La propuesta del Consejo Pastoral Evangélico de Maldonado (Copem) agrupó a una amplia franja etaria entre adolescentes y tercera edad.
Cuatro exposiciones enfocaron aspectos de lo que La Biblia enseña sobre las necesidades que tienen el individuo y la sociedad.
El encuentro no fue para coordinar actividades sino para rescatar las claves que hicieron del cristianismo una respuesta.
Hubo acuerdo en que el cambio no es de mensaje sino de revisar procedimientos y evitar el "anclaje" a formas que fueron útiles pero requieren evaluación.
La iglesia cristiana surgida luego de la muerte y resurrección de Jesús provocó una revolución social y cultural.
Reconfigurar su funcionamiento de acuerdo a los principios de Cristo y no a la "cultura de época" es una paralelo entre el tiempo presente y el siglo I D.C.
El ponerse de acuerdo en el objetivo sin la pérdida de las identidades es algo sobre lo que se avanzará.
Como hace casi 2.000 años el mensaje es para todas las personas independientemente de su educación; propiedad; franja etaria o nacionalidad.
En el presente las comunidades evangélicas de Maldonado alcanzan a individuos desde Punta del Este a las zonas rurales.
Han sumado respuestas por medio de la educación, asistencia a la marginalidad, ante las dependencia de sustancias y el crecimiento de madres solas con hijos pequeños.
Los nacidos en el departamento, y los que han llegado de otros puntos del país y del exterior, forman parte de las congregaciones actuales.
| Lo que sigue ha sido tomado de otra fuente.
**src/rtl/cic_comp_fir_pkg.sv**
```systemverilog
// Shared widths, state encoding and clog2 helper for the CIC compensation FIR.
// Default widths match the upstream CIC so both instantiations agree.
package cic_comp_fir_pkg;

    localparam int CF_IN_WIDTH   = 24;
    localparam int CF_OUT_WIDTH  = 24;
    localparam int CF_COEF_WIDTH = 18;

    typedef enum logic [1:0] {
        CF_CLEAR = 2'd0,
        CF_IDLE  = 2'd1,
        CF_MAC   = 2'd2,
        CF_ROUND = 2'd3
    } cf_state_e;

    function automatic int cf_clog2(input int value);
        int r;
        r = 0;
        while ((1 << r) < value) r++;
        return r;
    endfunction

endpackage

```
**src/rtl/cic_comp_fir_rom.sv**
```systemverilog
// Coefficient ROM, NTAPS x COEF_WIDTH, one-cycle registered read.
// Coefficients arrive packed in COEF_INIT, tap i at bits [i*COEF_WIDTH +: COEF_WIDTH].
module cic_comp_fir_rom
    import cic_comp_fir_pkg::*;
#(
    parameter int                            NTAPS      = 32,
    parameter int                            COEF_WIDTH = 18,
    parameter logic [NTAPS*COEF_WIDTH-1:0]   COEF_INIT  = '0,
    localparam int                           AW         = cf_clog2(NTAPS)
) (
    input  logic                         clk_i,
    input  logic [AW-1:0]                addr_i,
    output logic signed [COEF_WIDTH-1:0] data_o
);

    logic signed [COEF_WIDTH-1:0] rom [2**AW];
    logic signed [COEF_WIDTH-1:0] data_q;

    for (genvar i = 0; i < 2**AW; i++) begin : g_rom
        if (i < NTAPS) begin : g_tap
            assign rom[i] = COEF_INIT[i*COEF_WIDTH +: COEF_WIDTH];
        end else begin : g_pad
            assign rom[i] = '0;
        end
    end

    always_ff @(posedge clk_i) begin
        data_q <= rom[addr_i];
    end

    assign data_o = data_q;

endmodule

```
**src/rtl/cic_comp_fir.sv**
```systemverilog
// Serial-MAC CIC droop compensation FIR with optional decimate-by-2; out_strobe at trigger+NTAPS+3.
// No backpressure: ready only drops during post-reset clear; CIC_COMP_FIR_SAT_EN selects clamp vs wrap.
module cic_comp_fir
    import cic_comp_fir_pkg::*;
#(
    parameter int IN_WIDTH   = CF_IN_WIDTH,
    parameter int OUT_WIDTH  = CF_OUT_WIDTH,
    parameter int COEF_WIDTH = CF_COEF_WIDTH,
    parameter int NTAPS      = 32,
    parameter int DECIM      = 2,
    parameter logic [NTAPS*COEF_WIDTH-1:0] COEF_INIT =
        {{(NTAPS*COEF_WIDTH-COEF_WIDTH+1){1'b0}}, {(COEF_WIDTH-1){1'b1}}}
) (
    input  logic                        clock,
    input  logic                        reset,
    input  logic                        in_strobe,
    input  logic signed [IN_WIDTH-1:0]  in_data,
    output logic                        ready,
    output logic                        out_strobe,
    output logic signed [OUT_WIDTH-1:0] out_data,
    output logic                        busy,
    output logic                        overrun
);

    localparam int TAP_AW    = cf_clog2(NTAPS);
    localparam int ACC_WIDTH = IN_WIDTH + COEF_WIDTH + TAP_AW;
    localparam int BUF_AW    = cf_clog2(2 * NTAPS);
    localparam int BUF_DEPTH = 2**BUF_AW;
    localparam int SH        = ACC_WIDTH - TAP_AW - 1 - OUT_WIDTH;
    localparam int RW        = ACC_WIDTH - SH;

    cf_state_e                     state_q, state_d;
    logic [BUF_AW-1:0]             wr_ptr_q, wr_ptr_d;
    logic [BUF_AW-1:0]             base_q, base_d;
    logic [BUF_AW-1:0]             cnt_q, cnt_d;
    logic                          phase_q, phase_d;
    logic signed [ACC_WIDTH-1:0]   acc_q, acc_d;
    logic signed [OUT_WIDTH-1:0]   out_data_q, out_data_d;
    logic                          out_strobe_q, out_strobe_d;
    logic                          overrun_q, overrun_d;

    logic signed [IN_WIDTH-1:0]    smp_mem [BUF_DEPTH];
    logic signed [IN_WIDTH-1:0]    rd_q;
    logic signed [COEF_WIDTH-1:0]  coef_q;
    logic signed [IN_WIDTH+COEF_WIDTH-1:0] prod;
    logic                          mem_we;
    logic [BUF_AW-1:0]             mem_wa;
    logic signed [IN_WIDTH-1:0]    mem_wd;
    logic [BUF_AW-1:0]             rd_addr;
    logic                          trigger;
    logic [RW-1:0]                 rnd_wide;
    logic signed [OUT_WIDTH-1:0]   rounded;
    logic                          unused_acc;

    assign ready   = (state_q != CF_CLEAR);
    assign busy    = (state_q == CF_MAC) || (state_q == CF_ROUND);
    assign trigger = in_strobe && ready && ((DECIM == 1) || phase_q);

    // Clearing owns the single write port until every buffer word is zero.
    assign mem_we  = !reset && (!ready || in_strobe);
    assign mem_wa  = ready ? wr_ptr_q : cnt_q;
    assign mem_wd  = ready ? in_data : '0;
    assign rd_addr = base_q - cnt_q;

    always_ff @(posedge clock) begin
        if (mem_we) smp_mem[mem_wa] <= mem_wd;
        rd_q <= smp_mem[rd_addr];
    end

    cic_comp_fir_rom #(
        .NTAPS      (NTAPS),
        .COEF_WIDTH (COEF_WIDTH),
        .COEF_INIT  (COEF_INIT)
    ) u_rom (
        .clk_i  (clock),
        .addr_i (cnt_q[TAP_AW-1:0]),
        .data_o (coef_q)
    );

    assign prod       = rd_q * coef_q;
    assign rnd_wide   = acc_q[ACC_WIDTH-1:SH] + RW'(acc_q[SH-1]);
    assign unused_acc = ^acc_q[SH-2:0];

`ifdef CIC_COMP_FIR_SAT_EN
    always_comb begin
        rounded = rnd_wide[OUT_WIDTH-1:0];
        if (!((&rnd_wide[RW-1:OUT_WIDTH-1]) || !(|rnd_wide[RW-1:OUT_WIDTH-1]))) begin
            rounded = rnd_wide[RW-1] ? {1'b1, {(OUT_WIDTH-1){1'b0}}}
                                     : {1'b0, {(OUT_WIDTH-1){1'b1}}};
        end
    end
`else
    logic unused_rnd;
    assign rounded    = rnd_wide[OUT_WIDTH-1:0];
    assign unused_rnd = ^rnd_wide[RW-1:OUT_WIDTH];
`endif

    always_comb begin
        state_d      = state_q;
        wr_ptr_d     = wr_ptr_q;
        base_d       = base_q;
        cnt_d        = cnt_q;
        phase_d      = phase_q;
        acc_d        = acc_q;
        out_data_d   = out_data_q;
        out_strobe_d = 1'b0;
        overrun_d    = overrun_q;

        if (ready && in_strobe) begin
            wr_ptr_d = wr_ptr_q + BUF_AW'(1);
            if (DECIM == 2) phase_d = ~phase_q;
        end
        if (trigger && busy) overrun_d = 1'b1;

        case (state_q)
            CF_CLEAR: begin
                cnt_d = cnt_q + BUF_AW'(1);
                if (cnt_q == BUF_AW'(BUF_DEPTH - 1)) begin
                    state_d = CF_IDLE;
                    cnt_d   = '0;
                end
            end
            CF_IDLE: begin
                if (trigger) begin
                    base_d  = wr_ptr_q;
                    acc_d   = '0;
                    cnt_d   = '0;
                    state_d = CF_MAC;
                end
            end
            CF_MAC: begin
                // Read data lags the address by one cycle, so tap cnt-1 lands now.
                cnt_d = cnt_q + BUF_AW'(1);
                if (cnt_q != '0) acc_d = acc_q + ACC_WIDTH'(prod);
                if (cnt_q == BUF_AW'(NTAPS)) state_d = CF_ROUND;
            end
            CF_ROUND: begin
                out_data_d   = rounded;
                out_strobe_d = 1'b1;
                state_d      = CF_IDLE;
            end
            default: state_d = CF_CLEAR;
        endcase
    end

    always_ff @(posedge clock) begin
        if (reset) begin
            state_q      <= CF_CLEAR;
            wr_ptr_q     <= '0;
            base_q       <= '0;
            cnt_q        <= '0;
            phase_q      <= 1'b0;
            acc_q        <= '0;
            out_data_q   <= '0;
            out_strobe_q <= 1'b0;
            overrun_q    <= 1'b0;
        end else begin
            state_q      <= state_d;
            wr_ptr_q     <= wr_ptr_d;
            base_q       <= base_d;
            cnt_q        <= cnt_d;
            phase_q      <= phase_d;
            acc_q        <= acc_d;
            out_data_q   <= out_data_d;
            out_strobe_q <= out_strobe_d;
            overrun_q    <= overrun_d;
        end
    end

    assign out_data   = out_data_q;
    assign out_strobe = out_strobe_q;
    assign overrun    = overrun_q;

endmodule

```
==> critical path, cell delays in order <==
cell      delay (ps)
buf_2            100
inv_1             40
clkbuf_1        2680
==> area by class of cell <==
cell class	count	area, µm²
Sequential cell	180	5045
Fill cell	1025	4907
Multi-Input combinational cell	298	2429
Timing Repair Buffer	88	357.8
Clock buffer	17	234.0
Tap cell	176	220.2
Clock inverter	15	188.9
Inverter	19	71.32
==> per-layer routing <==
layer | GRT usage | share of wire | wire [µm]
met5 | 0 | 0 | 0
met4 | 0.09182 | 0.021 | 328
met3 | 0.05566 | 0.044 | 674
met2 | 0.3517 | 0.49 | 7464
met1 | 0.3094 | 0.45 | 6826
La existencia de comunidades chicas y mas grandes insertadas en los barrios y ciudades de Maldonado se amplifica luego de las primeras congregaciones establecidas en la década de 1970.
La defensa de los derechos básicos del hombre y la participación como servidores de la sociedad es algo que se busca reactivar por medio de formas dinámicas de convivencia.
La iglesia fue en sus comienzos una forma de "contracultura" porque su modelo no fue definido por ningún gobierno terrenal, sino por Jesucristo.